Una combinación de normalidad y tensión se sintió ayer en Quito. Mientras en algunas zonas la población se activaban como si se tratara de un domingo cualquiera -hacer deporte, pasear, abastecerse o tomarse un respiro-, en la Casa de la Cultura y en la Universidad Central se alistaban para continuar hoy con el paro.
Desde tempranas horas, muchos quiteños salieron en sus bicicletas, si bien el ciclopaseo no estaba habilitado, los deportistas ocuparon la avenida Amazonas. Otros salieron a los parques a practicar fútbol, basquet, voleibol o simplemente a dar un paseo con su familia y sus mascotas.
En La Carolina, cientos de personas llenaron los espacios, hicieron baioloterapia y largas filas en los clásicos cebichochos con fritada. En las canchas de Chimbacalle se escuchaba el retumbar de la pelota que pasaba de un lado al otro de la red, mientras que más personas se reunieron para jugar cartas o tomarse una cerveza con los amigos.
Incluso en el parque El Ejido -zona de los mayores enfrentamientos entre policías y manifestantes- había algo de tranquilidad. También se vio a personas jugando ecuavóley. Las tiendas estaban abiertas y los vendedores ambulantes ofrecían sus productos. Pero se percibía cierta tensión.
Había pequeños contingentes policiales frente a los edificios de la Contraloría y Fiscalía. La burbuja de paz y tranquilidad se amplió con la circulación de muchos buses en la ciudad. El servicio de Trole y Ecovía, que no había atendido toda la semana, también reabrió sus puertas.
Sin embargo, el paro no ha terminado; solo tuvo un respiro. En la Universidad Central los indígenas aprovecharon este fin de semana para levantar los escombros y limpiar las áreas que están ocupando. Muchos voluntarios acudieron al lugar para entregar donaciones de ropa, comida, cobijas y accesorios de aseo.

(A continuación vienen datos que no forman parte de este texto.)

===== src/rtl/rfsh_pkg.sv =====
package rfsh_pkg;

   typedef enum logic [1:0] {
      RF_CMD_NOP  = 2'b00,
      RF_CMD_PREA = 2'b01,
      RF_CMD_AREF = 2'b10
   } rf_cmd_e;

   typedef enum logic [2:0] {
      SQ_IDLE = 3'd0,
      SQ_PREA = 3'd1,
      SQ_WRP  = 3'd2,
      SQ_AREF = 3'd3,
      SQ_WRFC = 3'd4
   } sq_state_e;

   // refresh period in clock cycles, rounded down so the rate is never short
   function automatic int unsigned rf_interval(input int unsigned mhz,
                                               input int unsigned ms,
                                               input int unsigned count);
      return (mhz * 1000 * ms) / count;
   endfunction

endpackage


===== src/rtl/rfsh_tick_gen.sv =====
module rfsh_tick_gen #(
   parameter int unsigned INTERVAL = 390
) (
   input  logic clk,
   input  logic rst_n,
   output logic tick
);
   localparam int CW = (INTERVAL > 1) ? $clog2(INTERVAL) : 1;
   localparam logic [CW-1:0] RELOAD = CW'(INTERVAL - 1);

   logic [CW-1:0] cnt_q;

   always_ff @(posedge clk or negedge rst_n) begin
      if (!rst_n)             cnt_q <= RELOAD;
      else if (cnt_q == '0)   cnt_q <= RELOAD;
      else                    cnt_q <= cnt_q - 1'b1;
   end

   assign tick = (cnt_q == '0);

   // checker: independent up-counter of cycles since the last tick
   logic [CW:0] gap_q;
   always_ff @(posedge clk or negedge rst_n) begin
      if (!rst_n)    gap_q <= '0;
      else if (tick) gap_q <= '0;
      else           gap_q <= gap_q + 1'b1;
   end

   p_tick_period_r1: assert property (@(posedge clk) disable iff (!rst_n)
      tick |-> (gap_q == (CW+1)'(INTERVAL - 1)))
      else $error("tick spacing differs from INTERVAL");

   p_tick_single_r1: assert property (@(posedge clk) disable iff (!rst_n)
      tick |=> !tick)
      else $error("tick lasted more than one cycle");

endmodule


===== src/rtl/rfsh_pend_ctr.sv =====
module rfsh_pend_ctr #(
   parameter int unsigned PEND_MAX = 8
) (
   input  logic clk,
   input  logic rst_n,
   input  logic tick,
   input  logic take,
   output logic pend_nz,
   output logic sat
);
   localparam int PW = $clog2(PEND_MAX + 1);
   localparam logic [PW-1:0] TOP = PW'(PEND_MAX);

   logic [PW-1:0] cnt_q, cnt_d;

   always_comb begin
      cnt_d = cnt_q;
      if (tick && !take && (cnt_q != TOP)) cnt_d = cnt_q + 1'b1;
      else if (take && !tick)              cnt_d = cnt_q - 1'b1;
   end

   always_ff @(posedge clk or negedge rst_n) begin
      if (!rst_n) cnt_q <= '0;
      else        cnt_q <= cnt_d;
   end

   assign pend_nz = (cnt_q != '0);
   assign sat     = (cnt_q == TOP);

   p_no_overflow_r3: assert property (@(posedge clk) disable iff (!rst_n)
      cnt_q <= TOP)
      else $error("credit count above PEND_MAX");

   p_take_has_credit_r2: assert property (@(posedge clk) disable iff (!rst_n)
      take |-> (cnt_q != '0))
      else $error("refresh issued without a credit");

   p_sat_holds_r3: assert property (@(posedge clk) disable iff (!rst_n)
      (sat && tick && !take) |=> sat)
      else $error("saturated count changed on tick");

endmodule


===== src/rtl/rfsh_seq.sv =====
module rfsh_seq
   import rfsh_pkg::*;
#(
   parameter int unsigned NUM_BANKS      = 4,
   parameter int unsigned T_RP           = 3,
   parameter int unsigned T_RFC          = 9,
   parameter bit          SKIP_IDLE_PREA = 1'b1
) (
   input  logic                 clk,
   input  logic                 rst_n,
   input  logic                 pend_nz,
   input  logic [NUM_BANKS-1:0] bank_open,
   input  logic                 rf_gnt,
   output logic                 rf_req,
   output logic                 busy,
   output rf_cmd_e              cmd,
   output logic                 take
);
   localparam int unsigned WMAX = (T_RP > T_RFC) ? T_RP : T_RFC;
   localparam int WW = $clog2(WMAX);
   localparam int SW = $clog2(T_RP + 1);

   sq_state_e     state_q, state_d;
   logic [WW-1:0] wcnt_q, wcnt_d;
   logic          need_prea;

   generate
      if (SKIP_IDLE_PREA) begin : g_skip_idle
         assign need_prea = |bank_open;
      end else begin : g_always_prea
         assign need_prea = 1'b1;
      end
   endgenerate

   always_comb begin
      state_d = state_q;
      wcnt_d  = wcnt_q;
      unique case (state_q)
         SQ_IDLE: if (pend_nz && rf_gnt) state_d = need_prea ? SQ_PREA : SQ_AREF;
         SQ_PREA: begin
            state_d = SQ_WRP;
            wcnt_d  = WW'(T_RP - 2);
         end
         SQ_WRP: begin
            if (wcnt_q == '0) state_d = SQ_AREF;
            else              wcnt_d  = wcnt_q - 1'b1;
         end
         SQ_AREF: begin
            state_d = SQ_WRFC;
            wcnt_d  = WW'(T_RFC - 2);
         end
         SQ_WRFC: begin
            if (wcnt_q == '0) state_d = SQ_IDLE;
            else              wcnt_d  = wcnt_q - 1'b1;
         end
         default: state_d = SQ_IDLE;
      endcase
   end

   always_ff @(posedge clk or negedge rst_n) begin
      if (!rst_n) begin
         state_q <= SQ_IDLE;
         wcnt_q  <= '0;
      end else begin
         state_q <= state_d;
         wcnt_q  <= wcnt_d;
      end
   end

   assign rf_req = (state_q == SQ_IDLE) && pend_nz;
   assign busy   = (state_q != SQ_IDLE);
   assign take   = (state_q == SQ_AREF);

   always_comb begin
      unique case (state_q)
         SQ_PREA: cmd = RF_CMD_PREA;
         SQ_AREF: cmd = RF_CMD_AREF;
         default: cmd = RF_CMD_NOP;
      endcase
   end

   // checker: cycles since the last PRECHARGE-all, saturating at T_RP
   logic [SW-1:0] since_q;
   always_ff @(posedge clk or negedge rst_n) begin
      if (!rst_n)                   since_q <= SW'(T_RP);
      else if (cmd == RF_CMD_PREA)  since_q <= SW'(1);
      else if (since_q < SW'(T_RP)) since_q <= since_q + 1'b1;
   end

   p_trp_met_r5: assert property (@(posedge clk) disable iff (!rst_n)
      (cmd == RF_CMD_AREF) |-> (since_q >= SW'(T_RP)))
      else $error("AUTO REFRESH before tRP elapsed");

   p_banks_closed_r5: assert property (@(posedge clk) disable iff (!rst_n)
      (cmd == RF_CMD_AREF) |-> (bank_open == '0))
      else $error("AUTO REFRESH with a bank open");

   p_grant_starts_r4: assert property (@(posedge clk) disable iff (!rst_n)
      (rf_req && rf_gnt) |=> (busy && (cmd != RF_CMD_NOP)))
      else $error("grant did not start a sequence");

   p_rfc_hold_r6: assert property (@(posedge clk) disable iff (!rst_n)
      (cmd == RF_CMD_AREF) |=> (busy && (cmd == RF_CMD_NOP)))
      else $error("bus released right after AUTO REFRESH");

   p_no_req_busy_r2: assert property (@(posedge clk) disable iff (!rst_n)
      busy |-> !rf_req)
      else $error("request raised during a sequence");

endmodule
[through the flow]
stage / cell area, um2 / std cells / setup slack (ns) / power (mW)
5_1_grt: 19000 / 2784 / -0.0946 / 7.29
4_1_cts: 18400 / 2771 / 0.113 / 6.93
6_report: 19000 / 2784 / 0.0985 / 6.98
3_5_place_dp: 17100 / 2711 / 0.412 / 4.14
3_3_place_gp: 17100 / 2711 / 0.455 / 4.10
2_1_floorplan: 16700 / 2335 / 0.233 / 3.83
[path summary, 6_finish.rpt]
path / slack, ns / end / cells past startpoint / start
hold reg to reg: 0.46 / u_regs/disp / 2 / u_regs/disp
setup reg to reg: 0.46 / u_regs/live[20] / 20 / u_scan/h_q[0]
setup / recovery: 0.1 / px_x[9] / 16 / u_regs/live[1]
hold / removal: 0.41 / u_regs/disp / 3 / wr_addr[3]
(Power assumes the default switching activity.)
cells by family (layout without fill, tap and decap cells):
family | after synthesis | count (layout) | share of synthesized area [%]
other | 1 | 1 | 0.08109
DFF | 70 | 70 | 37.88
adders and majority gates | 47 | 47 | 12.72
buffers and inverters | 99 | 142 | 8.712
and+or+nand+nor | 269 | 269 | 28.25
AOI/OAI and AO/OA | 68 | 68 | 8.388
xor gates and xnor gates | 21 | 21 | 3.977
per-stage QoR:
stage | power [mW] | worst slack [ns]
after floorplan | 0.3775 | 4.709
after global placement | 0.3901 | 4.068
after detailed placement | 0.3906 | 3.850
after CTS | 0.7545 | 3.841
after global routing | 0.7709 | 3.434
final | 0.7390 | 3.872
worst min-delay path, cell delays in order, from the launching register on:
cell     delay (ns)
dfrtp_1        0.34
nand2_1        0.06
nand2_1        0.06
`src/rtl/irq_pkg.sv`:
```
package irq_pkg;

  localparam int unsigned VEC_W = 16;

  // Vector address for a given rank: base plus a fixed stride per rank.
  function automatic logic [VEC_W-1:0] rank_vector(input logic [7:0] rank,
                                                   input logic [VEC_W-1:0] base,
                                                   input logic [VEC_W-1:0] step);
    return base + step * {{(VEC_W-8){1'b0}}, rank};
  endfunction

endpackage

```
`src/rtl/irq_ext_src.sv`:
```
module irq_ext_src (
  input  logic clk,
  input  logic rst_n,
  input  logic pin,
  input  logic edge_mode,
  input  logic clr,
  output logic flag,
  output logic req
);

  logic pin_d;
  logic fall;
  logic flag_nxt;
  logic flag_en;

  // Falling edge: previous sample high, present sample low.
  assign fall = edge_mode & pin_d & ~pin;

  always_comb begin
    flag_en  = fall | clr;
    flag_nxt = fall ? 1'b1 : 1'b0;
  end

  always_ff @(posedge clk or negedge rst_n) begin
    if (!rst_n) begin
      pin_d <= 1'b1;
    end else begin
      pin_d <= pin;
    end
  end

  always_ff @(posedge clk or negedge rst_n) begin
    if (!rst_n) begin
      flag <= 1'b0;
    end else if (flag_en) begin
      flag <= flag_nxt;
    end
  end

  assign req = edge_mode ? flag : ~pin;

endmodule

```
`src/rtl/irq_tmr_src.sv`:
```
module irq_tmr_src (
  input  logic clk,
  input  logic rst_n,
  input  logic set,
  input  logic clr,
  output logic flag
);

  logic flag_nxt;
  logic flag_en;

  always_comb begin
    flag_en  = set | clr;
    flag_nxt = set;
  end

  always_ff @(posedge clk or negedge rst_n) begin
    if (!rst_n) begin
      flag <= 1'b0;
    end else if (flag_en) begin
      flag <= flag_nxt;
    end
  end

endmodule

```
`src/rtl/irq_rank_sel.sv`:
```
module irq_rank_sel #(
  parameter int unsigned N     = 5,
  parameter int unsigned IDX_W = 3
) (
  input  logic [N-1:0]     pend,
  output logic             any,
  output logic [IDX_W-1:0] idx
);

  always_comb begin
    any = 1'b0;
    idx = '0;
    for (int i = N - 1; i >= 0; i--) begin
      if (pend[i]) begin
        any = 1'b1;
        idx = IDX_W'(i);
      end
    end
  end

endmodule

```
`src/rtl/irq_prio_ctrl.sv`:
```
module irq_prio_ctrl
  import irq_pkg::*;
#(
  parameter int unsigned N_PAIR   = 2,
  parameter logic [15:0] VEC_BASE = 16'h0003,
  parameter logic [15:0] VEC_STEP = 16'h0008
) (
  input  logic                      clk,
  input  logic                      rst_n,
  input  logic [N_PAIR-1:0]         ext_pin,
  input  logic [N_PAIR-1:0]         ext_mode,
  input  logic [N_PAIR-1:0]         tmr_ovf,
  input  logic                      ser_tx_done,
  input  logic                      ser_rx_done,
  input  logic [2*N_PAIR:0]         src_en,
  input  logic                      glob_en,
  input  logic                      irq_ack,
  input  logic                      irq_done,
  output logic                      irq_req,
  output logic [15:0]               irq_vec,
  output logic [N_PAIR-1:0]         edge_flag,
  output logic [N_PAIR-1:0]         tmr_flag
);

  localparam int unsigned NUM_SRC = 2 * N_PAIR + 1;
  localparam int unsigned IDX_W   = $clog2(NUM_SRC);
  localparam int unsigned SER_R   = NUM_SRC - 1;

  logic [NUM_SRC-1:0] raw;
  logic [NUM_SRC-1:0] pend;
  logic [NUM_SRC-1:0] clr;
  logic               any;
  logic [IDX_W-1:0]   win;
  logic               take;
  logic               busy;
  logic               busy_nxt;
  logic               busy_en;

  // Ranks interleave: 2k is external k, 2k+1 is timer k, last is serial.
  for (genvar p = 0; p < N_PAIR; p++) begin : g_pair
    irq_ext_src u_ext (
      .clk       (clk),
      .rst_n     (rst_n),
      .pin       (ext_pin[p]),
      .edge_mode (ext_mode[p]),
      .clr       (clr[2*p]),
      .flag      (edge_flag[p]),
      .req       (raw[2*p])
    );

    irq_tmr_src u_tmr (
      .clk   (clk),
      .rst_n (rst_n),
      .set   (tmr_ovf[p]),
      .clr   (clr[2*p+1]),
      .flag  (tmr_flag[p])
    );

    assign raw[2*p+1] = tmr_flag[p];
  end

  assign raw[SER_R] = ser_tx_done | ser_rx_done;

  assign pend = raw & src_en & {NUM_SRC{glob_en & ~busy}};

  irq_rank_sel #(
    .N     (NUM_SRC),
    .IDX_W (IDX_W)
  ) u_sel (
    .pend (pend),
    .any  (any),
    .idx  (win)
  );

  assign irq_req = any;
  assign irq_vec = any ? rank_vector(8'(win), VEC_BASE, VEC_STEP) : 16'h0000;
  assign take    = irq_ack & any;

  // Serial source has no hardware clear.
  always_comb begin
    clr = '0;
    for (int i = 0; i < NUM_SRC - 1; i++) begin
      clr[i] = take & (win == IDX_W'(i));
    end
  end

  always_comb begin
    busy_en  = take | irq_done;
    busy_nxt = take;
  end

  always_ff @(posedge clk or negedge rst_n) begin
    if (!rst_n) begin
      busy <= 1'b0;
    end else if (busy_en) begin
      busy <= busy_nxt;
    end
  end

endmodule

```
File: src/rtl/lvd_irq_pkg.sv
package lvd_irq_pkg;
  localparam int DATA_W = 8;
  // Status register field positions (software decodes these)
  localparam int ST_LOWN   = 7;
  localparam int ST_FLAG_H = 6;
  localparam int ST_FLAG_L = 4;
  localparam int NUM_FLAGS = 3;
  localparam int NUM_WAKE  = 4;
  // Flag vector order: [2]=low voltage, [1]=ADC, [0]=comparator
  localparam int F_LVD = 2;
  localparam int F_ADC = 1;
  localparam int F_CMP = 0;
  // Wake enable order: [3]=ADC, [2]=comparator, [1]=input change, [0]=low voltage
  localparam int W_ADC = 3;
  localparam int W_CMP = 2;
  localparam int W_IC  = 1;
  localparam int W_LVD = 0;

  typedef struct packed {
    logic                 ctlLoad;
    logic                 wakeLoad;
    logic [NUM_FLAGS-1:0] clrFlags;
    logic [NUM_FLAGS-1:0] setFlags;
    logic                 lvdLow;
  } strobe_t;
endpackage

File: src/rtl/lvd_irq_ctrl.sv
module lvd_irq_ctrl
  import lvd_irq_pkg::*;
#(
  parameter int NUM_LEVELS  = 4,
  parameter int SYNC_STAGES = 2,
  parameter int SEL_W       = $clog2(NUM_LEVELS)
) (
  input  logic                  clk,
  input  logic                  rstN,
  input  logic                  ctlWr,
  input  logic                  statWr,
  input  logic [DATA_W-1:0]     wrData,
  input  logic [NUM_LEVELS-1:0] cmpLow,
  input  logic                  adcEvent,
  input  logic                  cmpEvent,
  input  logic                  ctlEn,
  input  logic [SEL_W-1:0]      ctlSel,
  output strobe_t               strobe
);
  logic [NUM_LEVELS-1:0] syncQ [SYNC_STAGES];
  logic lowNow;
  logic lowPrev;

  genvar g;
  generate
    for (g = 0; g < SYNC_STAGES; g++) begin : gSync
      if (g == 0) begin : gFirst
        always_ff @(posedge clk or negedge rstN)
          if (!rstN) syncQ[g] <= '0;
          else       syncQ[g] <= cmpLow;
      end else begin : gNext
        always_ff @(posedge clk or negedge rstN)
          if (!rstN) syncQ[g] <= '0;
          else       syncQ[g] <= syncQ[g-1];
      end
    end
  endgenerate

  assign lowNow = ctlEn & syncQ[SYNC_STAGES-1][ctlSel];

  always_ff @(posedge clk or negedge rstN)
    if (!rstN) lowPrev <= 1'b0;
    else       lowPrev <= lowNow;

  always_comb begin
    strobe                 = '0;
    strobe.ctlLoad         = ctlWr;
    strobe.wakeLoad        = statWr;
    strobe.clrFlags        = statWr ? ~wrData[ST_FLAG_H:ST_FLAG_L] : '0;
    strobe.setFlags[F_LVD] = lowNow & ~lowPrev;
    strobe.setFlags[F_ADC] = adcEvent;
    strobe.setFlags[F_CMP] = cmpEvent;
    strobe.lvdLow          = lowNow;
  end

  AST_SET_NEEDS_EN: assert property (@(posedge clk) disable iff (!rstN)
    strobe.setFlags[F_LVD] |-> ctlEn);
  AST_SET_ONE_SHOT: assert property (@(posedge clk) disable iff (!rstN)
    strobe.setFlags[F_LVD] |=> !strobe.setFlags[F_LVD]);
endmodule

Junto a la entrada del teatro, un grupo de líderes de Tungurahua explicaban a sus compañeros las acciones que iban a tomar. “De aquí no nos iremos sin que se cumplan los 10 puntos solicitados, el paro no ha terminado. Este día aprovechemos para demostrar que no somos como nos llaman… y que somos limpios y ordenados. Descansemos, que el lunes la lucha continúa”, decía uno de los dirigentes que portaba un poncho rojo.
De la misma manera se escuchaba en los parlantes del ágora de la Casa de la Cultura, donde se organizó un evento artístico. El Ballet Indígena Humanizarte inició el festival con una serie de danzas, después siguieron algunos cantautores. En medio del lugar se montó un círculo sagrado con fuego, frutas y otros elementos de la cultura indígena. Alrededor todos bailaban. “La lucha no se da solo marchando, sino también bailando, compañeros”, decía el hombre que estaba a cargo del micrófono.
En el parque El Arbolito, cientos de indígenas también bailaban en círculos al ritmo de tambores, guitarras y otros instrumentos andinos. Otros descansaban en el césped y tomaban fuerzas con alimentos que llegaban en varios camiones y otros vehículos que portaban carteles en los que se leía “ayuda humanitaria”.
En la tarde, los quiteños que estaba cerca de la CCE intentaban regresar a casa, pero ya había menos buses; algunos tuvieron que esperar mucho o caminar varias cuadras hasta encontrar transporte. La burbuja de paz y tranquilidad empezó a desintegrarse, sin que se sepa qué pasará esta lunes 27 de junio de 2022.